Mirae Sekuritas Optimistis Minat Investasi ke Saham Naik di Semester 2

Dokumentasi Perseroan
(kiri ke kanan) Head of Corporate Secretary Mirae Asset Sekuritas Irvin Avriano Arief, CEO Mirae Asset Sekuritas Tae Yong Shim, dan Head of Research Mirae Asset Sekuritas Robertus Hardy dalam Media Day Mirae Asset Sekuritas di Jakarta, Rabu (24/1).
24/1/2024, 17.05 WIB

PT Mirae Asset Sekuritas Indonesia optimistis minat investasi publik terhadap instrumen investasi di pasar modal khususnya saham akan makin positif pada semester dua 2024 ini. Adapun optimisme tersebut turut meningkatkan jumlah nasabah hingga tumbuh sekitar 10% dari sekitar 330.000 pada akhir tahun 2023 lalu.

CEO Mirae Asset Sekuritas Tae Yong Shim mengatakan bahwa prediksi positif tersebut seiring dengan prediksi pelonggaran kebijakan suku bunga global dan nasional. Selain itu, hal tersebut juga didukung oleh kondisi politik yang diprediksi akan berjalan aman.

“Kami optimistis seiring dengan prediksi positif analis kami dan sebagian besar pelaku pasar, terutama pada semester kedua tahun ini,” kata Shim dalam Media Day Mirae Asset Sekuritas di Jakarta, Rabu (24/1).

Selain itu, iklim investasi tahun ini dipercaya akan membaik dibandingkan tahun sebelumnya. Adapun pada 2023, kondisi makroekonomi global kurang kondusif, terutama akibat rezim suku bunga tinggi, ketegangan geopolitik, dan polarisasi politik dunia.

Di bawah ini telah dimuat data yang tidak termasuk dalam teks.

--- config.mk ---
export PLATFORM = sky130hd
export DESIGN_NAME = scs_top
export DESIGN_NICKNAME = d
export VERILOG_FILES = /design/src/scs_pkg.sv /design/src/scs_top.sv /design/src/scs_uart.sv
export VERILOG_INCLUDE_DIRS = /design/src /design/src/src
export SDC_FILE = /design/constraint.sdc
export NUM_CORES = 1
export LEC_CHECK = 0
export ABC_AREA = 0
export BUFFER_PORTS_ARGS = -buffer_cell sky130_fd_sc_hd__buf_2
export CORE_MARGIN = 1
export CORE_UTILIZATION = 52
export CTS_CLUSTER_DIAMETER = 150
export DETAILED_ROUTE_END_ITERATION = 8
export GPL_TIMING_DRIVEN = 0
export PLACE_DENSITY_LB_ADDON = 0.15
export SLEW_MARGIN = 20
export SYNTH_ARGS = -nofsm -noshare
export SYNTH_HDL_FRONTEND = slang
export SYNTH_SLANG_ARGS = --single-unit
--- constraint.sdc ---
create_clock -name clk -period 2.8 [get_ports clk]
set_input_delay 0.28 -clock clk [delete_from_list [all_inputs] [get_ports clk]]
set_output_delay 0.28 -clock clk [all_outputs]
set_load 0.05 [all_outputs]
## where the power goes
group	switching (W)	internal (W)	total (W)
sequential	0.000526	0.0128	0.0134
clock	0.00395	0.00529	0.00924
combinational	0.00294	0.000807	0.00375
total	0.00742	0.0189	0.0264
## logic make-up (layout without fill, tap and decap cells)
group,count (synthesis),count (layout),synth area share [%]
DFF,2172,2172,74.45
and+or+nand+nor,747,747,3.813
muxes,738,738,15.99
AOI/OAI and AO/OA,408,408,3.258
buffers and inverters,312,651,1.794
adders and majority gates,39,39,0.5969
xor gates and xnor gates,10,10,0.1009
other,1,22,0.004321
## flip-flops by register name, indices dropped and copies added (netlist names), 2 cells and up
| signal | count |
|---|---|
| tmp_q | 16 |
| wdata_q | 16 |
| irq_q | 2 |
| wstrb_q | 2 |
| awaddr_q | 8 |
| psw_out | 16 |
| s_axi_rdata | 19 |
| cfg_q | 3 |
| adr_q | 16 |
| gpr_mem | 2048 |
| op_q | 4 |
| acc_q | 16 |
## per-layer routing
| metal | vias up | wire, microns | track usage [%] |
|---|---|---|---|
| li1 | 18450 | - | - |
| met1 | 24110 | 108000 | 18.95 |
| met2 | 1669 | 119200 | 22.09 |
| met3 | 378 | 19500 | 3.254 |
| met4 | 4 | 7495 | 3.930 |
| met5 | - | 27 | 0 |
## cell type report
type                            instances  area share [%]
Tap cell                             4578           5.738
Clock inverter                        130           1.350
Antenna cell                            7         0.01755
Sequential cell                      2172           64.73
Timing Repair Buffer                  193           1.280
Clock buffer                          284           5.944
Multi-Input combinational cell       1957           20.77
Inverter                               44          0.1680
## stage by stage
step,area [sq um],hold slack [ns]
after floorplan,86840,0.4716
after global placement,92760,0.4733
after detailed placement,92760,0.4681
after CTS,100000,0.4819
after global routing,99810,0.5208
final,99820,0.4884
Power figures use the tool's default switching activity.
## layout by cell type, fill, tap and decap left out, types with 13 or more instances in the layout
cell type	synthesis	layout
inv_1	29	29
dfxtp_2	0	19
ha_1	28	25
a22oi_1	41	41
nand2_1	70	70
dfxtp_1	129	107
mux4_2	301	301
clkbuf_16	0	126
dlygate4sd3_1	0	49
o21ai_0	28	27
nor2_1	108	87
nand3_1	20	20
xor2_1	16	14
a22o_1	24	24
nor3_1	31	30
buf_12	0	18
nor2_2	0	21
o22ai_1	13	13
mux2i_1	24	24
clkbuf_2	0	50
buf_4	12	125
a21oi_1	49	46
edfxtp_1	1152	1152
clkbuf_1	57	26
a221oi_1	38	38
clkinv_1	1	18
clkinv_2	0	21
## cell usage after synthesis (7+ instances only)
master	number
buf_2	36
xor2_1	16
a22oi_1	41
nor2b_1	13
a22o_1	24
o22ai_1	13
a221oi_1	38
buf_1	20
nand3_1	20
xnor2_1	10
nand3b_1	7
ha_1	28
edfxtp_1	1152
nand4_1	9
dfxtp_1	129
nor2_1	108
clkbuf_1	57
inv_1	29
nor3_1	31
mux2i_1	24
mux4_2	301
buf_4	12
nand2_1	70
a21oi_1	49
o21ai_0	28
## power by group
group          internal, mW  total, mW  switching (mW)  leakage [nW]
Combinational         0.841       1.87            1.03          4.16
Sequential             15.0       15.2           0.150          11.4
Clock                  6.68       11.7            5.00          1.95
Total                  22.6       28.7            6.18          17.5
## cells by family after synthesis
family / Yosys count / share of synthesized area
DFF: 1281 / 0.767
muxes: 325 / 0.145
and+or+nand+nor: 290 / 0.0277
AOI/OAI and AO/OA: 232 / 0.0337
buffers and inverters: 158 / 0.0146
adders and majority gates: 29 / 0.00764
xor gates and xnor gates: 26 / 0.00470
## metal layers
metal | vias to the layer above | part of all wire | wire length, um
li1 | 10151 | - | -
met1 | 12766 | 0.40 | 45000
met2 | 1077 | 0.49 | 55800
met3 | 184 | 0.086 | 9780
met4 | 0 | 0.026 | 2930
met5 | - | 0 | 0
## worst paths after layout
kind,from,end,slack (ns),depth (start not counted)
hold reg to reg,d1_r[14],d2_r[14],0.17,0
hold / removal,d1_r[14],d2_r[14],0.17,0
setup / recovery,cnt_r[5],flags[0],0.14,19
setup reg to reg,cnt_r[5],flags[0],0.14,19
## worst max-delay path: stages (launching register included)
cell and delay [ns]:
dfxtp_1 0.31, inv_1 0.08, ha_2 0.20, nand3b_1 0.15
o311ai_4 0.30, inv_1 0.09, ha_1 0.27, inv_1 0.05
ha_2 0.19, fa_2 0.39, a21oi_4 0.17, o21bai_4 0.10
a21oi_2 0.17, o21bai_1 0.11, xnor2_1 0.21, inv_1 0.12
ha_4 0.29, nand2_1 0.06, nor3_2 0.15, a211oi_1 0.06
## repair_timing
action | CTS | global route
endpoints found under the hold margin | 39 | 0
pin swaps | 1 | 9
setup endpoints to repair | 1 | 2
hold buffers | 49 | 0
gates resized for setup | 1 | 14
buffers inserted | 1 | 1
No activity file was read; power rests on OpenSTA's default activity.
<file path="src/shared/tec_regs.vh">
// register offsets, field positions and timing figures of the error-counter block
// assumes an axi4-lite slave with 32-bit data, one register per aligned word
`ifndef TEC_REGS_VH
`define TEC_REGS_VH

// byte offsets of the registers
`define TEC_CFG_OFS 8'h00
`define TEC_MODE_OFS 8'h04
`define TEC_LCV_HI_OFS 8'h08
`define TEC_LCV_LO_OFS 8'h0C
`define TEC_PCV_HI_OFS 8'h10
`define TEC_PCV_LO_OFS 8'h14
`define TEC_SYNC_HI_OFS 8'h18
`define TEC_SYNC_LO_OFS 8'h1C
`define TEC_FEB_HI_OFS 8'h20
`define TEC_FEB_LO_OFS 8'h24
`define TEC_STAT_OFS 8'h28

// counter_config fields
`define TEC_CFG_LCV_SEL 0
`define TEC_CFG_FBIT_SEL 1
`define TEC_CFG_FS_SEL 2
`define TEC_CFG_UPD_LO 3
`define TEC_CFG_UPD_HI 4
`define TEC_CFG_RESET 5'h00

// update source encodings
`define TEC_UPD_SECOND 2'h0
`define TEC_UPD_SHORT 2'h1
`define TEC_UPD_SHARED 2'h2
`define TEC_UPD_MANUAL 2'h3

// mode register fields
`define TEC_MODE_E1 0
`define TEC_MODE_ESF 1
`define TEC_MODE_ZSUB 2
`define TEC_MODE_CRC4 3
`define TEC_MODE_RESET 4'h0

// timing figures
`define TEC_CLK_HZ 50000000
`define TEC_SECOND_MS 1000
`define TEC_T1_PERIOD_US 42000
`define TEC_E1_PERIOD_US 62500
`define TEC_SECOND_CYC (`TEC_CLK_HZ / 1000 * `TEC_SECOND_MS)
`define TEC_T1_CYC (`TEC_CLK_HZ / 1000000 * `TEC_T1_PERIOD_US)
`define TEC_E1_CYC (`TEC_CLK_HZ / 1000000 * `TEC_E1_PERIOD_US)

// zero-run lengths for excessive-zero counting
`define TEC_ZRUN_PLAIN 5'd16
`define TEC_ZRUN_ZSUB 5'd8

`define TEC_CNT_MAX 16'hFFFF
`define TEC_AXI_OKAY 2'h0
`define TEC_AXI_DECERR 2'h3

`endif

</file>
<file path="src/tec_error_counters.v">
// four saturating performance counters for one t1/e1 framer port, latched on a selectable update event
// assumes decoded per-bit event strobes from the line decoder and framer synchronizer, one clock domain
//
// The implementer's own choices: the AXI4-Lite interface to the registers and the address map.
`timescale 1ns/10ps
`include "tec_regs.vh"

// Contract
// - latch all four counts on second, 42ms t1, 62.5ms e1, or manual update
// - every counter holds at maximum and never wraps to zero
// - port may update from shared first-port second tick or manual input
// - two successive same-polarity marks count as one bipolar violation
// - with zero substitution on, valid substitution codewords are not counted
// - e1 with select bit 0 set counts code violations instead of bipolar ones
// - line counter runs through every sync loss and stops at 65535
// - t1 excessive-zero mode adds 16-zero runs, or 8-zero runs with b8zs
// - t1 path counter: crc-6 in esf, ft errors in d4, fs added by bit 2
// - t1 path counter pauses while receive frame lost
// - e1 path counts crc-4 errors, pauses on fas/crc-4 loss, not cas loss
// - each counter reads as one 16-bit value, high part then low part
// - t1 multiframe mode counts out-of-sync multiframes, runs during frame loss
// - t1 framing-bit mode counts ft in d4 or fps in esf, pauses on loss
// - e1 sync counter counts fas word errors, not during loss or search
// - e1 crc-4 far-end counter adds one per received zero e-bit
// - far-end counter pauses on fas/crc-4 loss, runs on cas loss
// - automatic update pulses the timer interrupt output for software
module tec_error_counters #(
   parameter SECOND_CYC = `TEC_SECOND_CYC,
   parameter T1_CYC = `TEC_T1_CYC,
   parameter E1_CYC = `TEC_E1_CYC,
   parameter CNT_W = 16
) (
   input wire ref_clk,
   input wire reset_n,
   // axi4-lite slave
   input wire [7:0] s_axi_awaddr,
   input wire s_axi_awvalid,
   output wire s_axi_awready,
   input wire [31:0] s_axi_wdata,
   input wire [3:0] s_axi_wstrb,
   input wire s_axi_wvalid,
   output wire s_axi_wready,
   output reg [1:0] s_axi_bresp,
   output reg s_axi_bvalid,
   input wire s_axi_bready,
   input wire [7:0] s_axi_araddr,
   input wire s_axi_arvalid,
   output wire s_axi_arready,
   output reg [31:0] s_axi_rdata,
   output reg [1:0] s_axi_rresp,
   output reg s_axi_rvalid,
   input wire s_axi_rready,
   // receive line decoder
   input wire rx_bit_valid,
   input wire rx_mark,
   input wire rx_mark_pos,
   input wire rx_zsub_code,
   // framer synchronizer
   input wire receive_frame_lost,
   input wire crc_sync_lost,
   input wire fas_searching,
   input wire multiframe_end,
   input wire crc_error,
   input wire ft_error,
   input wire fs_error,
   input wire fps_error,
   input wire fas_word_error,
   input wire ebit_valid,
   input wire ebit_value,
   // update sources
   input wire shared_second_tick,
   input wire manual_update,
   output reg timer_update_pulse,
   output reg own_second_tick
);

   // state overview:
   //   counter_config_r - count selects and update source, software owned
   //   mode_r - line mode, framing, zero substitution and crc-4 multiframe
   //   sec_cnt_r, short_cnt_r - free running interval timers
   //   *_cnt_r - live counts of the interval in progress
   //   *_lat_r - snapshot taken on the last update, what software sees
   //   last_pol_r, have_mark_r - polarity of the previous mark
   //   last_bpv_pol_r, have_bpv_r - polarity of the previous counted violation
   //   zrun_r - length of the zero run in progress
   //   upd_latched_r - sticky flag that a fresh snapshot is waiting
   wire rd_take;
   reg [4:0] counter_config_r;
   reg [3:0] mode_r;
   reg [31:0] sec_cnt_r;
   reg [31:0] short_cnt_r;
   reg [CNT_W-1:0] lcv_cnt_r, pcv_cnt_r, sync_cnt_r, feb_cnt_r;
   reg [CNT_W-1:0] lcv_lat_r, pcv_lat_r, sync_lat_r, feb_lat_r;
   reg manual_d_r;
   reg last_pol_r;
   reg have_mark_r;
   reg last_bpv_pol_r;
   reg have_bpv_r;
   reg [4:0] zrun_r;
   reg upd_latched_r;

   wire is_e1 = mode_r[`TEC_MODE_E1];
   wire is_esf = mode_r[`TEC_MODE_ESF];
   wire zsub_on = mode_r[`TEC_MODE_ZSUB];
   wire crc4_on = mode_r[`TEC_MODE_CRC4];
   wire [1:0] upd_sel = counter_config_r[`TEC_CFG_UPD_HI:`TEC_CFG_UPD_LO];
   wire [31:0] short_len = is_e1 ? E1_CYC : T1_CYC;
   wire sec_wrap = (sec_cnt_r == SECOND_CYC - 1);
   wire short_wrap = (short_cnt_r >= short_len - 1);
   wire manual_rise = manual_update & ~manual_d_r;
   reg update_evt;

   // the four sources are exclusive; only one can move the snapshot.
   // the short period follows the line mode, so a mode change sets the end
   // of the interval already in progress, without a restart of the timer.
   // the shared tick is used as delivered: it is already one cycle wide
   // from the first port, so no edge detect is put in its path.
   // a manual update is a level from outside; only its rising edge counts.
   // changing the source in mid interval simply lengthens or shortens that
   // one interval; no event is lost because the live counts keep running.
   // update event selection; the manual edge detect keeps a held input from latching twice
   always @* begin
      case (upd_sel)
         `TEC_UPD_SECOND: update_evt = sec_wrap;
         `TEC_UPD_SHORT: update_evt = short_wrap;
         `TEC_UPD_SHARED: update_evt = shared_second_tick;
         default: update_evt = manual_rise;
      endcase
   end

   // both timers always run, whatever the selected source, so that
   // own_second_tick stays available to other ports in every mode.
   // the short timer wraps with >= rather than == so that a switch from
   // the longer e1 period to the shorter t1 one cannot leave it running
   // past its end for a whole wrap of the 32-bit counter.
   // the timer pulse is registered, one cycle after the update edge, and
   // is held back for manual updates: software caused those itself.
   // own one-second and short-period timers
   always @(posedge ref_clk or negedge reset_n) begin
      if (!reset_n) begin
         sec_cnt_r <= 32'h00000000;
         short_cnt_r <= 32'h00000000;
         manual_d_r <= 1'b0;
         own_second_tick <= 1'b0;
         timer_update_pulse <= 1'b0;
      end else begin
         sec_cnt_r <= sec_wrap ? 32'h00000000 : sec_cnt_r + 32'h00000001;
         short_cnt_r <= short_wrap ? 32'h00000000 : short_cnt_r + 32'h00000001;
         manual_d_r <= manual_update;
         own_second_tick <= sec_wrap; // feeds other ports as the shared source
         timer_update_pulse <= update_evt && (upd_sel != `TEC_UPD_MANUAL);
      end
   end

   // every decode below is qualified by rx_bit_valid, so the polarity and
   // codeword inputs may wander freely between received bits.
   // a codeword mark is dropped from the violation count but still updates
   // the last polarity, since the next violation is judged against it.
   // a code violation needs two counted violations of one polarity; the
   // first one after reset only arms have_bpv_r.
   // a zero run counts once when it reaches its length, then starts again,
   // so a long all-zero stretch gives one count per full run.
   // line event decode: bipolar violation, code violation, zero runs
   wire bpv_raw = rx_bit_valid && rx_mark && have_mark_r && (rx_mark_pos == last_pol_r);
   wire bpv = bpv_raw && !(zsub_on && rx_zsub_code);
   wire cv = bpv && have_bpv_r && (rx_mark_pos == last_bpv_pol_r);
   wire [4:0] zlim = zsub_on ? `TEC_ZRUN_ZSUB : `TEC_ZRUN_PLAIN;
   wire zrun_hit = rx_bit_valid && !rx_mark && (zrun_r == zlim - 5'd1);
   wire lcv_evt = is_e1 ? (counter_config_r[`TEC_CFG_LCV_SEL] ? cv : bpv)
                        : (bpv || (counter_config_r[`TEC_CFG_LCV_SEL] && zrun_hit));

   // polarity and zero-run tracking
   always @(posedge ref_clk or negedge reset_n) begin
      if (!reset_n) begin
         last_pol_r <= 1'b0;
         have_mark_r <= 1'b0;
         last_bpv_pol_r <= 1'b0;
         have_bpv_r <= 1'b0;
         zrun_r <= 5'd0;
      end else if (rx_bit_valid) begin
         if (rx_mark) begin
            last_pol_r <= rx_mark_pos;
            have_mark_r <= 1'b1;
            zrun_r <= 5'd0;
         end else if (zrun_hit) begin
            zrun_r <= 5'd0; // each full run counts once, then a new run starts
         end else begin
            zrun_r <= zrun_r + 5'd1;
         end
         if (bpv) begin
            last_bpv_pol_r <= rx_mark_pos;
            have_bpv_r <= 1'b1;
         end
      end
   end

   // the framer events arrive as one-cycle strobes; the pause conditions
   // are levels and gate the strobe in the same cycle.
   // in t1 the multiframe count runs only while frame is lost, which is
   // exactly when the framing-bit modes must stay quiet.
   // in e1 a cas multiframe loss is not an input here at all, so the path
   // and far-end counts carry on through it as required.
   // the far-end count exists only with crc-4 multiframing; in t1 or in
   // plain e1 it stays at zero.
   // path, sync and far-end events with their pause conditions
   wire t1_path = is_esf ? crc_error : (ft_error || (counter_config_r[`TEC_CFG_FS_SEL] && fs_error));
   wire pcv_evt = is_e1 ? (crc_error && !receive_frame_lost && !crc_sync_lost)
                        : (t1_path && !receive_frame_lost);
   wire t1_sync = counter_config_r[`TEC_CFG_FBIT_SEL]
                  ? ((is_esf ? fps_error : ft_error) && !receive_frame_lost)
                  : (multiframe_end && receive_frame_lost);
   wire sync_evt = is_e1 ? (fas_word_error && !receive_frame_lost && !fas_searching) : t1_sync;
   wire feb_evt = is_e1 && crc4_on && ebit_valid && !ebit_value
                  && !receive_frame_lost && !crc_sync_lost;

   // saturating increment; an update restarts from zero, keeping a same-cycle event
   function [CNT_W-1:0] sat_next;
      input [CNT_W-1:0] cur;
      input evt;
      input upd;
      begin
         if (upd)
            sat_next = evt ? {{(CNT_W-1){1'b0}}, 1'b1} : {CNT_W{1'b0}};
         else if (evt && cur != {CNT_W{1'b1}})
            sat_next = cur + {{(CNT_W-1){1'b0}}, 1'b1};
         else
            sat_next = cur;
      end
   endfunction

   // the live count and its snapshot move on the same edge: the snapshot
   // takes the old live value while the live count restarts, so an event
   // that falls on the update edge is kept for the next interval.
   // the snapshot holds until the next update, which lets software read
   // the high and low halves of one value with no torn read unless an update lands between the two reads.
   // the sticky flag gives a polled alternative to the timer pulse.
   // counters and latched copies
   always @(posedge ref_clk or negedge reset_n) begin
      if (!reset_n) begin
         lcv_cnt_r <= {CNT_W{1'b0}};
         pcv_cnt_r <= {CNT_W{1'b0}};
         sync_cnt_r <= {CNT_W{1'b0}};
         feb_cnt_r <= {CNT_W{1'b0}};
         lcv_lat_r <= {CNT_W{1'b0}};
         pcv_lat_r <= {CNT_W{1'b0}};
         sync_lat_r <= {CNT_W{1'b0}};
         feb_lat_r <= {CNT_W{1'b0}};
         upd_latched_r <= 1'b0;
      end else begin
         lcv_cnt_r <= sat_next(lcv_cnt_r, lcv_evt, update_evt);
         pcv_cnt_r <= sat_next(pcv_cnt_r, pcv_evt, update_evt);
         sync_cnt_r <= sat_next(sync_cnt_r, sync_evt, update_evt);
         feb_cnt_r <= sat_next(feb_cnt_r, feb_evt, update_evt);
         if (update_evt) begin
            lcv_lat_r <= lcv_cnt_r;
            pcv_lat_r <= pcv_cnt_r;
            sync_lat_r <= sync_cnt_r;
            feb_lat_r <= feb_cnt_r;
         end
         // sticky update flag: set wins over a read-clear in the same cycle
         if (update_evt)
            upd_latched_r <= 1'b1;
         else if (rd_take && s_axi_araddr == `TEC_STAT_OFS)
            upd_latched_r <= 1'b0;
      end
   end

   // axi4-lite write path: address and data taken together, either may come first
   reg aw_held_r, w_held_r;
   reg [7:0] aw_addr_r;
   reg [31:0] w_data_r;
   reg [3:0] w_strb_r;
   assign s_axi_awready = !aw_held_r && !s_axi_bvalid;
   assign s_axi_wready = !w_held_r && !s_axi_bvalid;
   wire aw_ok = aw_held_r || s_axi_awvalid;
   wire w_ok = w_held_r || s_axi_wvalid;
   wire [7:0] wa = aw_held_r ? aw_addr_r : s_axi_awaddr;
   wire [31:0] wd = w_held_r ? w_data_r : s_axi_wdata;
   wire [3:0] ws = w_held_r ? w_strb_r : s_axi_wstrb;
   wire wr_go = aw_ok && w_ok && !s_axi_bvalid;

   always @(posedge ref_clk or negedge reset_n) begin
      if (!reset_n) begin
         aw_held_r <= 1'b0;
         w_held_r <= 1'b0;
         aw_addr_r <= 8'h00;
         w_data_r <= 32'h00000000;
         w_strb_r <= 4'h0;
         s_axi_bvalid <= 1'b0;
         s_axi_bresp <= `TEC_AXI_OKAY;
         counter_config_r <= `TEC_CFG_RESET;
         mode_r <= `TEC_MODE_RESET;
      end else begin
         if (s_axi_awvalid && s_axi_awready && !wr_go) begin
            aw_held_r <= 1'b1;
            aw_addr_r <= s_axi_awaddr;
         end
         if (s_axi_wvalid && s_axi_wready && !wr_go) begin
            w_held_r <= 1'b1;
            w_data_r <= s_axi_wdata;
            w_strb_r <= s_axi_wstrb;
         end
         if (wr_go) begin
            aw_held_r <= 1'b0;
            w_held_r <= 1'b0;
            s_axi_bvalid <= 1'b1;
            s_axi_bresp <= `TEC_AXI_OKAY;
            if (wa == `TEC_CFG_OFS) begin
               if (ws[0])
                  counter_config_r <= wd[4:0];
            end else if (wa == `TEC_MODE_OFS) begin
               if (ws[0])
                  mode_r <= wd[3:0];
            end else if (wa == `TEC_LCV_HI_OFS || wa == `TEC_LCV_LO_OFS || wa == `TEC_PCV_HI_OFS
                         || wa == `TEC_PCV_LO_OFS || wa == `TEC_SYNC_HI_OFS || wa == `TEC_SYNC_LO_OFS
                         || wa == `TEC_FEB_HI_OFS || wa == `TEC_FEB_LO_OFS || wa == `TEC_STAT_OFS) begin
               s_axi_bresp <= `TEC_AXI_OKAY; // read-only, write ignored
            end else begin
               s_axi_bresp <= `TEC_AXI_DECERR;
            end
         end else if (s_axi_bvalid && s_axi_bready) begin
            s_axi_bvalid <= 1'b0;
         end
      end
   end

   // reads never stall: arready is low only while an answer is waiting,
   // which also keeps one read outstanding at most.
   // counters are 16 bits but the bus reads them as two bytes; the high
   // byte is at the lower address so software reads it first.
   // unmapped addresses answer with a decode error and zero data.
   // reading the status word clears the sticky flag, except when an
   // update lands on that same edge.
   // axi4-lite read path: one-cycle answer, registered data
   assign s_axi_arready = !s_axi_rvalid;
   assign rd_take = s_axi_arvalid && s_axi_arready;

   always @(posedge ref_clk or negedge reset_n) begin
      if (!reset_n) begin
         s_axi_rvalid <= 1'b0;
         s_axi_rdata <= 32'h00000000;
         s_axi_rresp <= `TEC_AXI_OKAY;
      end else if (rd_take) begin
         s_axi_rvalid <= 1'b1;
         s_axi_rresp <= `TEC_AXI_OKAY;
         s_axi_rdata <= 32'h00000000;
         if (s_axi_araddr == `TEC_CFG_OFS)
            s_axi_rdata <= {27'h0, counter_config_r};
         else if (s_axi_araddr == `TEC_MODE_OFS)
            s_axi_rdata <= {28'h0000000, mode_r};
         else if (s_axi_araddr == `TEC_LCV_HI_OFS)
            s_axi_rdata <= {24'h000000, lcv_lat_r[15:8]};
         else if (s_axi_araddr == `TEC_LCV_LO_OFS)
            s_axi_rdata <= {24'h000000, lcv_lat_r[7:0]};
         else if (s_axi_araddr == `TEC_PCV_HI_OFS)
            s_axi_rdata <= {24'h000000, pcv_lat_r[15:8]};
         else if (s_axi_araddr == `TEC_PCV_LO_OFS)
            s_axi_rdata <= {24'h000000, pcv_lat_r[7:0]};
         else if (s_axi_araddr == `TEC_SYNC_HI_OFS)
            s_axi_rdata <= {24'h000000, sync_lat_r[15:8]};
         else if (s_axi_araddr == `TEC_SYNC_LO_OFS)
            s_axi_rdata <= {24'h000000, sync_lat_r[7:0]};
         else if (s_axi_araddr == `TEC_FEB_HI_OFS)
            s_axi_rdata <= {24'h000000, feb_lat_r[15:8]};
         else if (s_axi_araddr == `TEC_FEB_LO_OFS)
            s_axi_rdata <= {24'h000000, feb_lat_r[7:0]};
         else if (s_axi_araddr == `TEC_STAT_OFS)
            s_axi_rdata <= {31'h0, upd_latched_r};
         else
            s_axi_rresp <= `TEC_AXI_DECERR;
      end else if (s_axi_rvalid && s_axi_rready) begin
         s_axi_rvalid <= 1'b0;
      end
   end

endmodule // tec_error_counters

</file>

Akibat gejolak global tersebut, suku bunga acuan domestik naik hingga 6% untuk mengantisipasi potensi gejolak inflasi dan perubahan nilai tukar dolar AS.

Dampak dari hal tersebut, pasar modal domestik tahun lalu juga terpengaruh dengan keluarnya dana investor asing atau capital outflow mencapai Rp 6 triliun. Data dari Bursa Efek Indonesia (BEI) menunjukkan bahwa nilai transaksi harian saham, rata-rata nilai transaksi harian turun menjadi sekitar Rp 11 triliun per hari, berbanding dengan Rp 15 triliun per hari pada tahun 2022.

Dalam acara yang sama, Head of Research Mirae Asset Robertus Hardy mengatakan, peningkatan minat investasi publik di pasar saham tahun ini juga didukung optimisme prediksi pasar saham yang akan menguat pada semester dua dengan dukungan dari saham-saham unggulan (blue chips).

“Ada potensi penurunan suku bunga bank sentral di tingkat global, termasuk suku bunga acuan BI. Terutama disebabkan oleh inflasi yang terkendali dan sudah ada kejelasan hasil Pemilu. Kami masih memprediksi nilai wajar IHSG akan berada pada level 8.100,” ucapnya.

Dua faktor lain, lanjut Robert, adalah investor domestik yang diprediksi masih akan jadi penopang IHSG serta total kapitalisasi saham emiten dengan kapitalisasi pasar terbesar yang masih kecil.

Robert mengatakan, total kapitalisasi pasar saham lima emiten terbesar di pasar saham Indonesia sangatlah kecil dibanding pasar saham Asia lain seperti Korea Selatan, Jepang, dan India.

Lima saham blue chips terbesar di Indonesia yaitu BBCA, BREN, BBRI, BYAN, BMRI hanya sekitar US$ 273 miliar, jauh di bawah lima perusahaan terbesar di bursa Korea Selatan, Jepang, dan India yaitu US$ 628 miliar, US$ 672 miliar, dan US$ 691 miliar.

Dengan optimisme pasar saham tersebut, lanjutnya, saham-saham yang dapat menjadi pilihan adalah BBCA, BBRI, ACES, MAPI, TLKM, ISAT, dan ASII.